Task objective:
If a line in the data below includes the string "subtractor", please return a copy of it.

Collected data

$ cat src/hdl/bcc_pkg.sv
package bcc_pkg;

  localparam int STACK_DEPTH = 64;
  localparam int DEPTH_W = $clog2(STACK_DEPTH + 1);
  localparam int ADDR_W = $clog2(STACK_DEPTH);

  typedef logic [1:0] kind_t;
  typedef logic [7:0] char_t;
  typedef logic [DEPTH_W-1:0] depth_t;
  typedef logic [ADDR_W-1:0] addr_t;

  localparam kind_t KIND_PAREN = 2'd0;
  localparam kind_t KIND_SQUARE = 2'd1;
  localparam kind_t KIND_CURLY = 2'd2;

  localparam char_t CH_OPEN_PAREN = 8'h28;
  localparam char_t CH_OPEN_SQUARE = 8'h5B;
  localparam char_t CH_OPEN_CURLY = 8'h7B;
  localparam char_t CH_CLOSE_PAREN = 8'h29;
  localparam char_t CH_CLOSE_SQUARE = 8'h5D;
  localparam char_t CH_CLOSE_CURLY = 8'h7D;

  typedef enum logic [2:0] {
    ST_OK       = 3'd0,
    ST_MISMATCH = 3'd1,
    ST_UNCLOSED = 3'd2,
    ST_OVERFLOW = 3'd3,
    ST_SINGLE   = 3'd4
  } status_t;

  typedef struct packed {
    logic    is_open;
    logic    is_close;
    kind_t   kind;
  } char_class_t;

  typedef struct packed {
    logic    valid_res;
    status_t status;
  } result_t;

  function automatic char_class_t classify(input char_t c);
    char_class_t r;
    r = '{is_open: 1'b0, is_close: 1'b0, kind: KIND_PAREN};
    unique case (c)
      CH_OPEN_PAREN:   r = '{is_open: 1'b1, is_close: 1'b0, kind: KIND_PAREN};
      CH_OPEN_SQUARE:  r = '{is_open: 1'b1, is_close: 1'b0, kind: KIND_SQUARE};
      CH_OPEN_CURLY:   r = '{is_open: 1'b1, is_close: 1'b0, kind: KIND_CURLY};
      CH_CLOSE_PAREN:  r = '{is_open: 1'b0, is_close: 1'b1, kind: KIND_PAREN};
      CH_CLOSE_SQUARE: r = '{is_open: 1'b0, is_close: 1'b1, kind: KIND_SQUARE};
      CH_CLOSE_CURLY:  r = '{is_open: 1'b0, is_close: 1'b1, kind: KIND_CURLY};
      default:         r = '{is_open: 1'b0, is_close: 1'b0, kind: KIND_PAREN};
    endcase
    return r;
  endfunction

endpackage

$ cat src/hdl/bcc_stack_ram.sv
module bcc_stack_ram #(
  parameter int DEPTH = 64,
  parameter int WIDTH = 2
) (
  input  logic                     clk,
  input  logic                     wr_en,
  input  logic [$clog2(DEPTH)-1:0] wr_addr,
  input  logic [WIDTH-1:0]         wr_data,
  input  logic                     rd_en,
  input  logic [$clog2(DEPTH)-1:0] rd_addr,
  output logic [WIDTH-1:0]         rd_data_r
);

  logic [WIDTH-1:0] mem [DEPTH];

  always_ff @(posedge clk) begin
    if (wr_en) begin
      mem[wr_addr] <= wr_data;
    end
  end

  always_ff @(posedge clk) begin
    if (rd_en) begin
      rd_data_r <= mem[rd_addr];
    end
  end

endmodule

$ cat src/hdl/bcc_core.sv
module bcc_core (
  input  logic             clk,
  input  logic             rst_n,
  input  logic             fire,
  input  bcc_pkg::char_t   char_code,
  input  logic             is_last,
  output logic             res_vld,
  output bcc_pkg::result_t res
);
  import bcc_pkg::*;

  depth_t      depth_r, depth_nxt, depth_op;
  status_t     err_r, err_nxt, err_op;
  logic        first_r, first_nxt;
  kind_t       tos_r, tos_nxt, tos_op;
  kind_t       second;
  depth_t      rd_depth;
  addr_t       rd_addr;
  logic        wr_en;
  char_class_t cls;
  status_t     status;

  // The top entry lives in tos_r; the RAM keeps the entry just below it on its read port.
  bcc_stack_ram #(
    .DEPTH (STACK_DEPTH),
    .WIDTH ($bits(kind_t))
  ) u_ram (
    .clk       (clk),
    .wr_en     (wr_en),
    .wr_addr   (depth_r[ADDR_W-1:0]),
    .wr_data   (cls.kind),
    .rd_en     (fire),
    .rd_addr   (rd_addr),
    .rd_data_r (second)
  );

  always_comb begin
    cls = classify(char_code);
    depth_op = depth_r;
    err_op = err_r;
    tos_op = tos_r;
    wr_en = 1'b0;
    if (err_r == ST_OK) begin
      if (cls.is_open) begin
        if (depth_r == DEPTH_W'(STACK_DEPTH)) begin
          err_op = ST_OVERFLOW;
        end else begin
          wr_en = fire;
          depth_op = depth_r + depth_t'(1);
          tos_op = cls.kind;
        end
      end else if (cls.is_close) begin
        if (depth_r == '0 || tos_r != cls.kind) begin
          err_op = ST_MISMATCH;
        end else begin
          depth_op = depth_r - depth_t'(1);
          tos_op = second;
        end
      end
    end

    if (err_op != ST_OK) begin
      status = err_op;
    end else if (first_r) begin
      status = ST_SINGLE;
    end else if (depth_op != '0) begin
      status = ST_UNCLOSED;
    end else begin
      status = ST_OK;
    end

    rd_depth = depth_op - depth_t'(2);
    rd_addr = rd_depth[ADDR_W-1:0];

    if (is_last) begin
      depth_nxt = '0;
      err_nxt = ST_OK;
      first_nxt = 1'b1;
    end else begin
      depth_nxt = depth_op;
      err_nxt = err_op;
      first_nxt = 1'b0;
    end
    tos_nxt = tos_op;

    res_vld = fire && is_last;
    res.valid_res = (status == ST_OK);
    res.status = status;
  end

  always_ff @(posedge clk) begin
    if (!rst_n) begin
      depth_r <= '0;
      err_r <= ST_OK;
      first_r <= 1'b1;
    end else if (fire) begin
      depth_r <= depth_nxt;
      err_r <= err_nxt;
      first_r <= first_nxt;
    end
  end

  always_ff @(posedge clk) begin
    if (fire) begin
      tos_r <= tos_nxt;
    end
  end

endmodule

$ cat config.mk
export PLATFORM = sky130hd
export DESIGN_NAME = bcc_core
export DESIGN_NICKNAME = d
export VERILOG_FILES = /design/src/hdl/bcc_pkg.sv /design/src/hdl/bcc_stack_ram.sv /design/src/hdl/bcc_core.sv
export SDC_FILE = /design/constraint.sdc
export NUM_CORES = 1
export LEC_CHECK = 0
export BUFFER_PORTS_ARGS = -buffer_cell sky130_fd_sc_hd__buf_4
export CAP_MARGIN = 20
export CORE_ASPECT_RATIO = 0.5
export CORE_MARGIN = 3
export CORE_UTILIZATION = 35
export CTS_CLUSTER_DIAMETER = 60
export DETAILED_ROUTE_END_ITERATION = 12
export PLACE_DENSITY = 0.52
export SLEW_MARGIN = 20
export SYNTH_ARGS = -nofsm -noshare
export SYNTH_HDL_FRONTEND = slang
export SYNTH_HIERARCHICAL = 1
export SYNTH_SLANG_ARGS = --single-unit
$ cat constraint.sdc
create_clock -name clk -period 8.8 [get_ports clk]
set_input_delay 1.32 -clock clk [delete_from_list [all_inputs] [get_ports clk]]
set_output_delay 1.32 -clock clk [all_outputs]
set_load 0.01 [all_outputs]
Word-level counts from Yosys, hierarchy flattened
Memories as Yosys holds them, arrays and structs flattened. A register that Yosys moved wholly into a read port is not among the register bits.
Index checks and enable logic that the tools add are counted.
{"block": "totals", "reg_bits": 13, "ram_bits": 128, "output_inout_bits": 5, "word_cells": 53, "n_memories": 1}
{"block": "classes", "addsub": 3, "eq_ne": 10, "n_mux": 26, "reduce_logical": 9}
{"name": "u_ram.mem", "depth": 64, "width": 2, "read_ports": 1, "rd_clocked_by_memory_dff": 1, "wr": 1, "line": "bcc_stack_ram.sv:14", "text": "logic [WIDTH-1:0] mem [DEPTH];"}
{"operator": "2-to-1 mux 7 bit", "n": 6}
{"operator": "== test 8 x 7 -> 1 bit (second input constant)", "n": 4}
{"operator": "2-to-1 mux 3 bit", "n": 8}
{"operator": "case mux 4 bit (6 select lines)", "n": 1}
{"operator": "== test 8 x 6 -> 1 bit (second input constant)", "n": 2}
{"operator": "2-to-1 mux 2 bit", "n": 5}
{"operator": "adder 7 x 1 -> 7 bit (second input constant)", "n": 1}
{"operator": "== test 7 bit (second input constant)", "n": 1}
{"operator": "zero test 7 bit", "n": 1}
{"operator": "nonzero test 7 bit", "n": 1}
{"operator": "subtractor 7 x 1 -> 7 bit (second input constant)", "n": 1}
{"operator": "zero test 3 bit", "n": 2}
{"operator": "2-to-1 mux 1 bit", "n": 6}
{"operator": "subtractor 6 x 2 -> 6 bit (second input constant)", "n": 1}
{"operator": "AND reduction 5 bit", "n": 1}
{"operator": "inequality test 2 bit (second input constant)", "n": 2}
{"operator": "nonzero test 3 bit", "n": 1}
{"operator": "inequality test 2 bit", "n": 1}
{"operator": "nonzero test 2 bit", "n": 1}
{"operator": "logical AND 1 bit", "n": 1}
{"operator": "logical OR 1 bit", "n": 1}

Longest topological paths before layout
{"block": "logic_depth", "ltp_word": 13, "depth_mapped": 14, "depth_no_buf": 13}

Cells and area by module
The synthesis kept the hierarchy.
{"mod": "bcc_stack_ram", "n_inst": 1, "cells_each": 324, "area_per_inst_um2": 5417.7}
{"mod": "bcc_core", "n_inst": 1, "cells_each": 149, "area_per_inst_um2": 1216.2}

Worst setup path after synthesis
No wires, ideal clock.
{"block": "synth_path", "kind": "input-to-reg", "start": "input port char_code[2]", "end": "memory u_ram.mem[0][0], data pin", "setup_ns": 0.916, "arrival_ns": 5.295, "required_ns": 7.884, "slack_ns": 2.589, "stages": 2, "path_buffers": 0, "path_cell_list": "xor2_1 -> nor4b_1"}
{"element": "start, declared", "line": "bcc_core.sv:5", "text": "input bcc_pkg::char_t char_code,"}
{"element": "end, declared", "line": "bcc_stack_ram.sv:14"}

==> results.cfg <==
[run_status]
outcome = complete, no violations

[floorplanning]
ios = 17
die_y_um = 103.4
start_util_pct = 36.95
rows = 34
core_um2 = 17950
die_w_um = 200.7
die_area_um2 = 20740

[logic_synthesis]
synth_fa_ha_area_share_pct = 0.7544
synth_compound_area_share_pct = 6.752
ys_seq_area_share_pct = 63.07
syn_area_um2 = 6634
synth_area_per_cell_um2 = 14.03
synth-edff-count = 132
ys.flop_type = edfxtp_1
synth_cell_types = 67
syn_inst = 473
syn_nets = 489
yosys_warnings = 6
synthMuxAreaShare_pct = 10.77
synth_seq_cells = 143
async_flop_share_pct = 0
synth_top_family_by_area = simple AND/OR/NAND/NOR gates
synth_top_area_cell = edfxtp_1
yosys.area_share.simple_pct = 14.99
synthTopCellsByArea = edfxtp_1 (60%), mux4_2 (9.8%), nor2_1 (4.5%)
synth.top_cell.area_share_pct = 59.75
synth_xor_area_share_pct = 1.188

[placed_design]
hpwlAfterDp_um = 9915
routabilityCongestion = 0.7916
dp.cells = 725
pre_cts_ws_ps = 3047
io_buffers = 16

[critical_path]
path_cells = buf_4 -> or4b_4 -> a211o_1 -> a211oi_4 -> o211ai_1 -> xnor2_2 -> buf_4 -> nor4b_2 -> nand4_1 -> a221o_1 -> buf_4
crit_type = in -> out
cp.arrival_ps = 4430
max_stage_delay_ps = 540
required_ps = 7480
critPathMaxFanout = 38
slowest_stage = or4b_4
crit_path_frequent_cell = buf_4
worstSetupEndpointType = primary output
startpoint_type = input port

[timing]
setup_tns_ps = 0
slew_headroom_pct = 37.25
setup_ws_ps = 3050
clock_skew_ps = 11.87
rsz0062_at_grt = false
worst_pin_slew_ps = 941.3
fmax_mhz = 173.9
setup_viol = 0
finalCriticalPeriod_ps = 5750
finalHoldViolations = 0
period_share_pct = 65.34
drv_slew = 0

[layout]
final_cells = 756
diodes = 0
nets = 508
drive_gt1_share_pct = 20.44
synthToLayoutAreaGrowth_pct = 14.99

[pwr]
ir_drop_mv = 0.1527
p_seq_share_pct = 48.2
power.internal_uw = 1200
pwr-share-comb_pct = 1.5
power_density_nw_per_um2 = 199.2
finalPower_uw = 1520
p_sw_uw = 320.1
power.leakage_uw = 0.002392
clkPwrFrac_pct = 50.3
switching_share_pct = 21.07

[routing]
drtIter0Drc = 460
via_count = 4099
drtAntennaViolNets = 0
via_per_inst = 5.422
drt_wl_total_um = 15290
drt-wirelength-per-cell_um = 20.22
dr.pass1.iters = 4
drc = 0

[clock_network]
root_buffer = clkbuf_16
clk_path_buf_depth = 2
cts_tree = yes
cts-buffers-inserted = 17
holdBufCountCts = 0
cts_sinks = 143
cts.clk_slew.worst_paths_ps = 60
cts_max_level = 4
clock_latency_ps = 420
postCtsSetupBuffers = 0
ctsResizeCount = 0

[grt]
grt_use_total_pct = 15.07
grt_pass1_wl_um = 23460
antenna_found_initial = 0
grt_max_degree = 65
grt-ovfl-total = 0
grt_pass1_vias = 3990

[run]
cap_violations = 0

[worst_hold_path]
hp-class = reg -> reg
[sequential cells by signal, summed over array words and instances, names as in the netlist]
signal           flops
u_ram/rd_data_r      2
tos_r                2
depth_r              7
first_r              1
err_r                3
u_ram/mem          128
[critical path, delay by kind of cell]
family	cells	cell delay, ps
buf+inv	3	610
xor+xnor	1	170
simple gates	3	1000
compound gates	4	1300
[per-layer routing]
| layer | global-route usage, % | share of wire (%) |
|---|---|---|
| met1 | 22.62 | 51 |
| met5 | 0 | 0 |
| met2 | 22.47 | 43 |
| met3 | 2.970 | 5.1 |
| met4 | 4.205 | 0.68 |
[cell usage in the layout (no fill, tap or decap), types with 4 or more instances in the layout]
master	netlist	final
nor3_1	6	6
edfxtp_1	132	132
nor2_1	79	79
a31oi_1	5	5
nand2_1	25	25
clkbuf_16	0	17
a21oi_1	8	8
o22ai_1	6	6
inv_8	0	4
nand3b_1	6	6
nand2b_1	7	7
nor2b_1	11	11
xnor2_1	7	6
ha_1	4	4
mux2i_1	5	5
o21ai_0	6	6
inv_1	12	12
dfxtp_1	11	11
buf_4	2	21
a22oi_1	6	6
and2_1	7	7
nand3_1	17	17
mux4_2	29	29
[power groups by stage]
stage | logic (µW) | clock network [µW] | registers [µW]
2_1_floorplan | 11.7 | 0 | 747
3_3_place_gp | 22.4 | 0 | 748
3_5_place_dp | 22.7 | 0 | 748
4_1_cts | 22.7 | 776 | 733
5_1_grt | 24.9 | 807 | 732
6_report | 22.7 | 764 | 733
[stage by stage]
| stage | utilization, % | hold WS (ps) | cell area, µm² |
|---|---|---|---|
| 3_3_place_gp | 39.01 | 500.9 | 7003 |
| 4_1_cts | 42.49 | 514.7 | 7629 |
| 2_1_floorplan | - | 482.9 | 6634 |
| 5_1_grt | 42.49 | 536.3 | 7629 |
| 6_report | 42.49 | 514.1 | 7629 |
| 3_5_place_dp | 39.01 | 505.0 | 7003 |
[Yosys cell counts (3+ instances only)]
cell type	count
dfxtp_1	11
or3_1	3
or4_1	3
o21ai_0	6
nand3_1	17
and2_1	7
ha_1	4
nor3b_1	3
edfxtp_1	132
nand3b_1	6
a22oi_1	6
inv_1	12
xnor2_1	7
nor2_1	79
nor3_1	6
nand2b_1	7
a311oi_1	3
clkbuf_1	13
buf_6	4
a21oi_1	8
a31oi_1	5
nand2_1	25
mux2i_1	5
o22ai_1	6
nand4_1	3
mux4_2	29
nor2b_1	11
[worst paths after layout]
path	startpoint	endpoint	slack [ps]	cells after the start
setup / recovery	char_code[4]	res[1]	3050	11
hold / removal	err_r[0]	err_r[0]	510	2
setup reg to reg	depth_r[1]	u_ram/rd_data_r[1]	4000	13
hold reg to reg	err_r[0]	err_r[0]	510	2
[cells by family (layout without fill, tap and decap cells)]
logic type | count (synthesis) | after routing
simple gates | 190 | 190
buf+inv | 33 | 64
mux | 35 | 35
xor+xnor | 9 | 9
flops | 143 | 143
fa+ha+maj | 4 | 4
compound gates | 59 | 59
[layout make-up]
class / instances / area (µm²)
clock buffers: 17 / 425.4
flip-flops and latches: 143 / 4184
inverters: 12 / 45.04
well taps: 252 / 315.3
multi-input cells: 297 / 2301
repair buffers: 21 / 157.7
fillers: 1672 / 10320
clock inverters: 14 / 200.2
Note: power is estimated with default switching activity, not from simulation.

Response:
{"operator": "subtractor 7 x 1 -> 7 bit (second input constant)", "n": 1}
{"operator": "subtractor 6 x 2 -> 6 bit (second input constant)", "n": 1}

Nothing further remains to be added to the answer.